:: DATA UNDER STUDY ::

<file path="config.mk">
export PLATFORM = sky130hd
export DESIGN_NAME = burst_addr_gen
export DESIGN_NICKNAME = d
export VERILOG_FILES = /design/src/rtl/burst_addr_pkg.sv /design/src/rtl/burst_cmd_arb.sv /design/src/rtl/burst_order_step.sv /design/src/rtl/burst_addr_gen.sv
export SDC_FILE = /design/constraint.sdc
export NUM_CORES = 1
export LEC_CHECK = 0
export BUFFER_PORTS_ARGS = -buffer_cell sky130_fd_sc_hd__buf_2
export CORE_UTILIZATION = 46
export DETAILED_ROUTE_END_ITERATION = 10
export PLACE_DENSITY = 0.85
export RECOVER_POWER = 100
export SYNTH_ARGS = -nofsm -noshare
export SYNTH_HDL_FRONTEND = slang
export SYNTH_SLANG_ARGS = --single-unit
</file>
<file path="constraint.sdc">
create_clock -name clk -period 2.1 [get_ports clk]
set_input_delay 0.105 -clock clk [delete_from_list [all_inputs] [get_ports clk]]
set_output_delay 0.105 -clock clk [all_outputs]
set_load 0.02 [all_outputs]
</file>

:::
:: DATA UNDER STUDY ::

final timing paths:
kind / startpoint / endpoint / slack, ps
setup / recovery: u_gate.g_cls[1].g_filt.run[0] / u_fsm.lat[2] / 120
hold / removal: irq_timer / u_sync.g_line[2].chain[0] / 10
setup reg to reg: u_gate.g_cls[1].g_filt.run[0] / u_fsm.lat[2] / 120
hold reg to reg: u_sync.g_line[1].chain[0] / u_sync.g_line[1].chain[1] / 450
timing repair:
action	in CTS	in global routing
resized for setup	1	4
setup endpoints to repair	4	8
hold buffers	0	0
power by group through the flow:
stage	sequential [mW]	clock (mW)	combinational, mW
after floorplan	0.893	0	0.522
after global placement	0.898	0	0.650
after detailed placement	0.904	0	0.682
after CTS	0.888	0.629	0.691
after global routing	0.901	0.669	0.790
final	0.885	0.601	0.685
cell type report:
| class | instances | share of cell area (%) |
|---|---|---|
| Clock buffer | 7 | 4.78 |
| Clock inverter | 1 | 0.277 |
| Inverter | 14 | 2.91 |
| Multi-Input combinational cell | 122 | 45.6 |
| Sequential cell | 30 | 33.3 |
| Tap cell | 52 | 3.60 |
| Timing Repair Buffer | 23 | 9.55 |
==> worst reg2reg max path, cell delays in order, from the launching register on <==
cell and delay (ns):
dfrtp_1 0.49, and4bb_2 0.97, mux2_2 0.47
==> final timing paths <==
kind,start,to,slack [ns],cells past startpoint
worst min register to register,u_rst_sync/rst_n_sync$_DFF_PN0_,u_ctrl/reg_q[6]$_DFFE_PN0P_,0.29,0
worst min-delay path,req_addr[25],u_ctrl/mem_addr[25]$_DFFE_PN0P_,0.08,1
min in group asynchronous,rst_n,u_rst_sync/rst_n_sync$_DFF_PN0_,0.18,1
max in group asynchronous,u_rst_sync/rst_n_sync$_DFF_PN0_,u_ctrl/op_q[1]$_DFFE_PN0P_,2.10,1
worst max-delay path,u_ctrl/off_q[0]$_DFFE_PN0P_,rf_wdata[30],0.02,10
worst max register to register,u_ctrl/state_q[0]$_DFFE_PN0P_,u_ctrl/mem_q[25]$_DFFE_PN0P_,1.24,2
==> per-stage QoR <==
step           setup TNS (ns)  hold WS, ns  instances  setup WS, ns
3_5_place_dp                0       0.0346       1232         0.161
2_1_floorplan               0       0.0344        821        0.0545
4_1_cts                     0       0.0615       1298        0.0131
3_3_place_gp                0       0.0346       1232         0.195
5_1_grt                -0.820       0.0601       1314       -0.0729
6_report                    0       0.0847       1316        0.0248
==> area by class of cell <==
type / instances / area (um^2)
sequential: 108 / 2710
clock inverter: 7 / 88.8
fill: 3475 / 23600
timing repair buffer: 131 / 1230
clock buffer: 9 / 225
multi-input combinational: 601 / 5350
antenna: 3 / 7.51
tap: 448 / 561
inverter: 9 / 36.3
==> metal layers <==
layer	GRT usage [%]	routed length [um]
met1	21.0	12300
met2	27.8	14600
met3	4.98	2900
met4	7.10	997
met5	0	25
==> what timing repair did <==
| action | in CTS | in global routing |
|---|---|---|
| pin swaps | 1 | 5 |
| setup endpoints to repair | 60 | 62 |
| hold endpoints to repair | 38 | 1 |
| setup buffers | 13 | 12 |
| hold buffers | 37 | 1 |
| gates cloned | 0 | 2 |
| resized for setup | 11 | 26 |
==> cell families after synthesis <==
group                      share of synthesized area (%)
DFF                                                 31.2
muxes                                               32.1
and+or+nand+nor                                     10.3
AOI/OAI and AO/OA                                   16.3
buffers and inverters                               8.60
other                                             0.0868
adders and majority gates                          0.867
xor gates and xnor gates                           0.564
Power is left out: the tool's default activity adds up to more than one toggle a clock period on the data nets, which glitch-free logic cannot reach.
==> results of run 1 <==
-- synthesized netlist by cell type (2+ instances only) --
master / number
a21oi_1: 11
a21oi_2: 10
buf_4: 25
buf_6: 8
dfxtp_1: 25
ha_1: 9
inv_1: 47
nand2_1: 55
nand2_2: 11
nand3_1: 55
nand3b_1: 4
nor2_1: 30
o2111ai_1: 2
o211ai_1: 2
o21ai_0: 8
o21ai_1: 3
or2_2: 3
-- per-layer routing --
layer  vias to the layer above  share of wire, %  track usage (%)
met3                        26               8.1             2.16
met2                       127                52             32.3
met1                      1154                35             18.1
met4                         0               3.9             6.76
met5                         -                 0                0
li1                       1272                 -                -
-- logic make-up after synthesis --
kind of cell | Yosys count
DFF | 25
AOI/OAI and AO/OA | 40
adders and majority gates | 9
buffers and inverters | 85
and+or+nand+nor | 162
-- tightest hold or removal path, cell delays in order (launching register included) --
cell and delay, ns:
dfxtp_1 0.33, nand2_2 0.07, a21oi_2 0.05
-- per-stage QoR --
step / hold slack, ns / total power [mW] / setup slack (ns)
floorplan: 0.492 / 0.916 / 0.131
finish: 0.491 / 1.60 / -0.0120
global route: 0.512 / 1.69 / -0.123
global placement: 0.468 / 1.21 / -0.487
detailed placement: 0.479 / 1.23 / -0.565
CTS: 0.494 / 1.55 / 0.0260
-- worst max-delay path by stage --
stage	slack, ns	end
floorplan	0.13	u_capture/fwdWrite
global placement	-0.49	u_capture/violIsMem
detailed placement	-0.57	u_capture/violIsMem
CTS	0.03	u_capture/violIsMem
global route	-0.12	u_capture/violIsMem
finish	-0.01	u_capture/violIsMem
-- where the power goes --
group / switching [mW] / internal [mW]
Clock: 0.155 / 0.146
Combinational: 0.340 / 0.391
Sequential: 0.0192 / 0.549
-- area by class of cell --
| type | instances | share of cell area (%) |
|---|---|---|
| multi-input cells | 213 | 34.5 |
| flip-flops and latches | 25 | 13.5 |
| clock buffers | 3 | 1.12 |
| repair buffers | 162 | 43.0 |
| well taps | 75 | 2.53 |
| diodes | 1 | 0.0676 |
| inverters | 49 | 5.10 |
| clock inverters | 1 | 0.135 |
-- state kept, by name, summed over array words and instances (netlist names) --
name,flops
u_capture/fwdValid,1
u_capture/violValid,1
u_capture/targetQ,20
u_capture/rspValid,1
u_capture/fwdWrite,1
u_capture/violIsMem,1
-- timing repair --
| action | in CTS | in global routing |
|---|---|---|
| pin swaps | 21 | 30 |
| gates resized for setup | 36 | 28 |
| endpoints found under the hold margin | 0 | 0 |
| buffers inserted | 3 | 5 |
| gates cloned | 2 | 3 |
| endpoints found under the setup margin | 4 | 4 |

:::

ASSIGNMENT ->
Only the lines above from the one with "CTS: 0.494 / 1.55 / 0.0260" through the one with "u_capture/targetQ,20" should be duplicated, character for character.

ANSWER FOR THE TASK ->
CTS: 0.494 / 1.55 / 0.0260
-- worst max-delay path by stage --
stage	slack, ns	end
floorplan	0.13	u_capture/fwdWrite
global placement	-0.49	u_capture/violIsMem
detailed placement	-0.57	u_capture/violIsMem
CTS	0.03	u_capture/violIsMem
global route	-0.12	u_capture/violIsMem
finish	-0.01	u_capture/violIsMem
-- where the power goes --
group / switching [mW] / internal [mW]
Clock: 0.155 / 0.146
Combinational: 0.340 / 0.391
Sequential: 0.0192 / 0.549
-- area by class of cell --
| type | instances | share of cell area (%) |
|---|---|---|
| multi-input cells | 213 | 34.5 |
| flip-flops and latches | 25 | 13.5 |
| clock buffers | 3 | 1.12 |
| repair buffers | 162 | 43.0 |
| well taps | 75 | 2.53 |
| diodes | 1 | 0.0676 |
| inverters | 49 | 5.10 |
| clock inverters | 1 | 0.135 |
-- state kept, by name, summed over array words and instances (netlist names) --
name,flops
u_capture/fwdValid,1
u_capture/violValid,1
u_capture/targetQ,20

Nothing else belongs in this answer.